What is your new look trying to convey? It's two looks brought together. The logo is a very clean, modern, bold and striking declaration that we're moving into this future of legal and legitimate cannabis. It's combined with hand drawings of a peace sign, a fist bump, and hearts to evoke our commitment to that human touch. To compassion, to putting the people who are in the building first always.

What prompted the rebrand? The world changes. Any brand that's successful needs to evolve periodically. In Harborside's case our world has changed dramatically in a decade, and we've been partly responsible for making those changes happen. There's this saying that the cannabis industry lives in dog years. Everything moves seven times as fast. Ten years in the cannabis industry is like 70 years in any other.

What are the drawbacks to the industry growing so much? We have a tremendous number of people coming into the cannabis industry whose personal experience with the plant is very limited. They're looking at it as an economic opportunity or as an intoxicant. They are going to market cannabis in a way that's consistent with their knowledge. But there are many more dimensions to the plant that those folks will be ill equipped to talk about.

Is it not an intoxicant? Cannabis can produce euphoria. But I don't view euphoria as intoxication. Everyone should have the ability to experience joy, euphoria, ecstasy. It's a normal and desirable part of the human experience.

2016-11-28-1480300424-6873679-Screenshot20161127at9.24.04PM.pngHarborside's sleek new interior.

What about laws that regulate driving under the influence? Wouldn't that make it an intoxicant? It's true that some strains of cannabis are psychoactive. People who use it need to be aware of the effect is has on them. Those using strains that are high in THC should use extra caution.

Who is the typical Harborside patient? There isn't one. If you take a look at the floor of Harborside at any given time you'll see a huge range of races, economic classes, ages, orientations. There's no typical consumer. The only thing that unites them is that most live within 50 miles of Oakland.

What's your favorite way to use cannabis? I ingest it in capsule form. I'll take 100 or 200 milligrams of THC in the morning. Generally towards the end of the day, I'll dab a turpine-rich solvent free extract. I like the hummingbird device to consume it. Occasionally if I'm traveling or in meetings I'll take a vape pen with me. We call those "get-you-bys" -- it's a backup device. They are easy to use in public but not quite as satisfying.

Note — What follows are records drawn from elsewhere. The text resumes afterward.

===== config.mk =====
export PLATFORM = sky130hd
export DESIGN_NAME = crc_message_fragmenter
export DESIGN_NICKNAME = d
export VERILOG_FILES = /design/src/hdl/cmf_pkg.sv /design/src/hdl/cmf_front.sv /design/src/hdl/cmf_cmd_fifo.sv /design/src/hdl/cmf_back.sv /design/src/hdl/crc_message_fragmenter.sv
export SDC_FILE = /design/constraint.sdc
export NUM_CORES = 1
export LEC_CHECK = 0
export ABC_AREA = 1
export BUFFER_PORTS_ARGS = -buffer_cell sky130_fd_sc_hd__buf_2
export CAP_MARGIN = 20
export CORE_MARGIN = 10
export CORE_UTILIZATION = 44
export CTS_BUF_LIST = sky130_fd_sc_hd__clkbuf_4 sky130_fd_sc_hd__clkbuf_8
export CTS_CLUSTER_SIZE = 24
export DETAILED_ROUTE_END_ITERATION = 10
export PLACE_DENSITY = 0.7
export RECOVER_POWER = 25
export SYNTH_ARGS = -nofsm -noshare
export SYNTH_HDL_FRONTEND = slang
export SYNTH_SLANG_ARGS = --single-unit
export TNS_END_PERCENT = 1

===== constraint.sdc =====
create_clock -name clock -period 4.5 [get_ports clock]
set_clock_uncertainty 0.1 [all_clocks]
set_input_delay 0.9 -clock clock [delete_from_list [all_inputs] [get_ports clock]]
set_output_delay 0.9 -clock clock [all_outputs]
set_load 0.01 [all_outputs]

===== src/hdl/cmf_pkg.sv =====
// types, constants and the crc-16/xmodem byte update for the message fragmenter
// no dependencies
package cmf_pkg;

   localparam int CSR_INDEX_W = 1;
   localparam int CSR_DATA_W  = 16;

   localparam logic [CSR_INDEX_W-1:0] CSR_MTU_BYTES         = 1'd0;
   localparam logic [CSR_INDEX_W-1:0] CSR_MAX_MESSAGE_BYTES = 1'd1;

   localparam logic [15:0] MTU_RESET         = 16'd1472;
   localparam logic [15:0] MAX_MESSAGE_RESET = 16'd8192;
   localparam logic [15:0] MTU_FLOOR         = 16'd2;
   localparam logic [15:0] CRC_POLY          = 16'h1021;

   typedef struct packed {
      logic [7:0] data_byte;
      logic       last_byte;
      logic       empty_message;
   } req_type;

   typedef struct packed {
      logic [7:0] out_byte;
      logic       packet_end;
      logic       end_marker;
      logic       too_long;
      logic       run_last;
   } rsp_type;

   typedef enum logic [1:0] {
      CMD_BYTE,
      CMD_FINAL,
      CMD_ERROR
   } cmd_kind_type;

   // one queued job: a plain byte, a final byte with its crc trailer, or an error
   typedef struct packed {
      cmd_kind_type kind;
      logic [7:0]   data_byte;
      logic         packet_end;
      logic [15:0]  crc;
   } cmd_type;

   typedef struct packed {
      logic full;
      logic empty;
   } queue_status_type;

   typedef enum logic [1:0] {
      BACK_FIRST,
      BACK_CRC_HI,
      BACK_CRC_LO,
      BACK_MARKER
   } back_state_type;

   function automatic logic [15:0] crc16_update(input logic [15:0] crc,
                                                input logic [7:0]  data);
      logic [15:0] c;
      c = crc ^ {data, 8'h00};
      for (int i = 0; i < 8; i++) begin
         if (c[15]) begin
            c = {c[14:0], 1'b0} ^ CRC_POLY;
         end else begin
            c = {c[14:0], 1'b0};
         end
      end
      return c;
   endfunction

endpackage


===== src/hdl/cmf_front.sv =====
// front end: takes message words, keeps crc, fill and length, queues jobs
// depends on cmf_pkg
module cmf_front (
   input  logic                     clock,
   input  logic                     reset,
   input  logic                     req_valid,
   output logic                     req_ready,
   input  cmf_pkg::req_type         req_data,
   input  logic [15:0]              mtu_bytes,
   input  logic [15:0]              max_message_bytes,
   input  cmf_pkg::queue_status_type q_status,
   output logic                     push,
   output cmf_pkg::cmd_type         push_cmd
);
   import cmf_pkg::*;

   logic [15:0] crc_ff, crc_in;
   logic [15:0] fill_ff, fill_in;
   logic [15:0] length_ff, length_in;
   logic        overflowed_ff, overflowed_in;

   logic        accept;
   logic [15:0] mtu_eff;
   logic [15:0] crc_next;
   logic [15:0] fill_next;
   logic        too_long;

   assign req_ready = !q_status.full;
   assign accept    = req_valid && req_ready;
   assign mtu_eff   = (mtu_bytes < MTU_FLOOR) ? MTU_FLOOR : mtu_bytes;
   assign crc_next  = crc16_update(crc_ff, req_data.data_byte);
   assign fill_next = fill_ff + 16'd1;
   assign too_long  = ({1'b0, length_ff} + 17'd1) > {1'b0, max_message_bytes};

   always_comb begin
      crc_in        = crc_ff;
      fill_in       = fill_ff;
      length_in     = length_ff;
      overflowed_in = overflowed_ff;
      push          = 1'b0;
      push_cmd.kind       = CMD_BYTE;
      push_cmd.data_byte  = req_data.data_byte;
      push_cmd.packet_end = 1'b0;
      push_cmd.crc        = crc_next;
      if (accept && !req_data.empty_message) begin
         if (overflowed_ff) begin
            // abandoned message: drop words until its last one
            if (req_data.last_byte) begin
               overflowed_in = 1'b0;
               crc_in        = '0;
               fill_in       = '0;
               length_in     = '0;
            end
         end else if (too_long) begin
            push          = 1'b1;
            push_cmd.kind = CMD_ERROR;
            if (req_data.last_byte) begin
               crc_in    = '0;
               fill_in   = '0;
               length_in = '0;
            end else begin
               overflowed_in = 1'b1;
            end
         end else if (!req_data.last_byte) begin
            push                = 1'b1;
            push_cmd.kind       = CMD_BYTE;
            push_cmd.packet_end = (fill_next >= mtu_eff);
            crc_in              = crc_next;
            length_in           = length_ff + 16'd1;
            fill_in             = (fill_next >= mtu_eff) ? 16'd0 : fill_next;
         end else begin
            // crc bytes fit in this datagram only if two more bytes still fit
            push                = 1'b1;
            push_cmd.kind       = CMD_FINAL;
            push_cmd.packet_end = ({1'b0, fill_next} + 17'd2) > {1'b0, mtu_eff};
            crc_in              = '0;
            fill_in             = '0;
            length_in           = '0;
         end
      end
   end

   always_ff @(posedge clock) begin
      if (reset) begin
         crc_ff        <= '0;
         fill_ff       <= '0;
         length_ff     <= '0;
         overflowed_ff <= 1'b0;
      end else begin
         crc_ff        <= crc_in;
         fill_ff       <= fill_in;
         length_ff     <= length_in;
         overflowed_ff <= overflowed_in;
      end
   end

endmodule


===== src/hdl/cmf_cmd_fifo.sv =====
// small job queue between front and back ends
// depends on cmf_pkg
module cmf_cmd_fifo #(
   parameter int DEPTH = 4
) (
   input  logic                      clock,
   input  logic                      reset,
   input  logic                      push,
   input  cmf_pkg::cmd_type          push_cmd,
   input  logic                      pop,
   output cmf_pkg::cmd_type          head_cmd,
   output cmf_pkg::queue_status_type status
);
   import cmf_pkg::*;

   localparam int PTR_W = (DEPTH > 1) ? $clog2(DEPTH) : 1;
   localparam int CNT_W = $clog2(DEPTH + 1);
   localparam logic [PTR_W-1:0] PTR_LAST = PTR_W'(DEPTH - 1);
   localparam logic [CNT_W-1:0] CNT_FULL = CNT_W'(DEPTH);
   localparam logic [PTR_W-1:0] PTR_ONE  = PTR_W'(1);
   localparam logic [CNT_W-1:0] CNT_ONE  = CNT_W'(1);

   cmd_type          mem_ff [DEPTH];
   logic [PTR_W-1:0] wr_ptr_ff, wr_ptr_in;
   logic [PTR_W-1:0] rd_ptr_ff, rd_ptr_in;
   logic [CNT_W-1:0] count_ff, count_in;
   logic             do_push, do_pop;

   assign status.full  = (count_ff == CNT_FULL);
   assign status.empty = (count_ff == '0);
   assign do_push      = push && !status.full;
   assign do_pop       = pop && !status.empty;
   assign head_cmd     = mem_ff[rd_ptr_ff];

   always_comb begin
      wr_ptr_in = wr_ptr_ff;
      rd_ptr_in = rd_ptr_ff;
      count_in  = count_ff;
      if (do_push) begin
         wr_ptr_in = (wr_ptr_ff == PTR_LAST) ? '0 : wr_ptr_ff + PTR_ONE;
      end
      if (do_pop) begin
         rd_ptr_in = (rd_ptr_ff == PTR_LAST) ? '0 : rd_ptr_ff + PTR_ONE;
      end
      if (do_push && !do_pop) begin
         count_in = count_ff + CNT_ONE;
      end else if (do_pop && !do_push) begin
         count_in = count_ff - CNT_ONE;
      end
   end

   always_ff @(posedge clock) begin
      if (reset) begin
         wr_ptr_ff <= '0;
         rd_ptr_ff <= '0;
         count_ff  <= '0;
      end else begin
         wr_ptr_ff <= wr_ptr_in;
         rd_ptr_ff <= rd_ptr_in;
         count_ff  <= count_in;
      end
   end

   always_ff @(posedge clock) begin
      if (do_push) begin
         mem_ff[wr_ptr_ff] <= push_cmd;
      end
   end

endmodule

And your favorite product Harborside sells? In general, sun-grown cannabis. It tastes better and has a better effect. And it's way kinder on the environment. I get really happy when I see the sales of sun grown products going up.

Do you treat animals? We don't treat anybody. We dispense.

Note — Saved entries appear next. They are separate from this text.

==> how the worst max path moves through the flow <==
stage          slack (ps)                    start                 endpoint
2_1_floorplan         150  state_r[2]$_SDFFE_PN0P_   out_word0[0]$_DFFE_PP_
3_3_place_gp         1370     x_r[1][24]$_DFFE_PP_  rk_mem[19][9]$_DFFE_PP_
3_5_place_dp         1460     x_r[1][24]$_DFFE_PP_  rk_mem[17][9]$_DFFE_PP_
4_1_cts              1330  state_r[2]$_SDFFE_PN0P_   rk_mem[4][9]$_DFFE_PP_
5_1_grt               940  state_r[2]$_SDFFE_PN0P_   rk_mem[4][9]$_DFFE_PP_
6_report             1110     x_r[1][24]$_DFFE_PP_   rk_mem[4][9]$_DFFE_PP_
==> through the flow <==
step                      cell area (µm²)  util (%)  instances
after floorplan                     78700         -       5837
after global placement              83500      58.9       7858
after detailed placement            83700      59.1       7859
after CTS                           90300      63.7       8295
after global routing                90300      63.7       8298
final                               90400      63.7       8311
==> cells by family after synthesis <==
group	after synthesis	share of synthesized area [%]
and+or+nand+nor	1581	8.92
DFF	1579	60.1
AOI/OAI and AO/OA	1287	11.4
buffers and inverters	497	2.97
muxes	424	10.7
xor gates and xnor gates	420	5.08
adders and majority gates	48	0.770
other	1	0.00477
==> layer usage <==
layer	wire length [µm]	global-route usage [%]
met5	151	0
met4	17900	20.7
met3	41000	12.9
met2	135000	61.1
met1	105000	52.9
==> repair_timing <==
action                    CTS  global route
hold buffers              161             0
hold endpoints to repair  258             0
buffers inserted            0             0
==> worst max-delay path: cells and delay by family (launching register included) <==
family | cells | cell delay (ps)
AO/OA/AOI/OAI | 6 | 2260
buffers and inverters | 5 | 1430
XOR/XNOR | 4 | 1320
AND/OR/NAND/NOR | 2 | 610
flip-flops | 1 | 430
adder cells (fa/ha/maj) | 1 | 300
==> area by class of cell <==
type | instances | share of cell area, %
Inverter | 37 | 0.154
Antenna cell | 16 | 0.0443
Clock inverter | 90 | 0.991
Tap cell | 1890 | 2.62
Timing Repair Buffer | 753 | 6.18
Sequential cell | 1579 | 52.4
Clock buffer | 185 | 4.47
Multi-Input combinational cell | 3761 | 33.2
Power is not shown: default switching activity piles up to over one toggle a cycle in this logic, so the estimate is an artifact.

Do you dispense to animals? We do. It's called Treatwell. Of course, the person still needs a medical cannabis recommendation. If a patient comes in with a recommendation for themselves, they can purchase the medicine for their pet. There's no law that prohibits people from sharing cannabis with their pets.

One of your other projects, ArcView, invests in cannabis-related startups. Any that are particularly innovative to you? One of the most interesting is a company called Green Flower Media. It's an online educational platform that provides courses people can take. Live streams of events, some really exciting work with summits. Their presentations are streamed all over the world, where people can ask questions and engage on an interactive platform.

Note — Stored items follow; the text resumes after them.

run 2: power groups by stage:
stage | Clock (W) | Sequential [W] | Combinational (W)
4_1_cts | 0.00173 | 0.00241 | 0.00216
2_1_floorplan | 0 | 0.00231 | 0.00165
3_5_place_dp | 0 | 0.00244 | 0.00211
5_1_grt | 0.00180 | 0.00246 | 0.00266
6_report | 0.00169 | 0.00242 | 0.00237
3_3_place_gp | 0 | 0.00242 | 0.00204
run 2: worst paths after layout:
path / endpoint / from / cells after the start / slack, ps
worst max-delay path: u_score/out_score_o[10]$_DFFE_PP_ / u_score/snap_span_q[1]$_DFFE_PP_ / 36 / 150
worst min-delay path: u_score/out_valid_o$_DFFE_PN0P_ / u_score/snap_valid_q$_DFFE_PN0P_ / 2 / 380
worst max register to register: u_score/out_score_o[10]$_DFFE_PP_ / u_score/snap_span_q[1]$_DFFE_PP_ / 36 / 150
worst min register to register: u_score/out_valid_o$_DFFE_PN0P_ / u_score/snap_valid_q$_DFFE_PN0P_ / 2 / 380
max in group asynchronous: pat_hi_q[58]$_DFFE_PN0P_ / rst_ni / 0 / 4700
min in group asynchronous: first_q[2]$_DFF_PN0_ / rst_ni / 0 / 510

What are you still fighting for? This battle won't be over for me until the last cannabis prisoner walks free. I want to see an honored place for this plant all around the world. It's the most valuable plant on the planet. It should have a role in society that reflects that value.

Will you fight back if Trump becomes a threat to the industry? We have crossed the point of no return in California. Our lieutenant governor was one of the foremost outspoken advocates of Prop 64. The state is counting on hundreds and hundreds of millions of dollars in new tax revenue. If the feds want to come take another bite out of the Harborside apple, they will be more than welcome to meet us in court.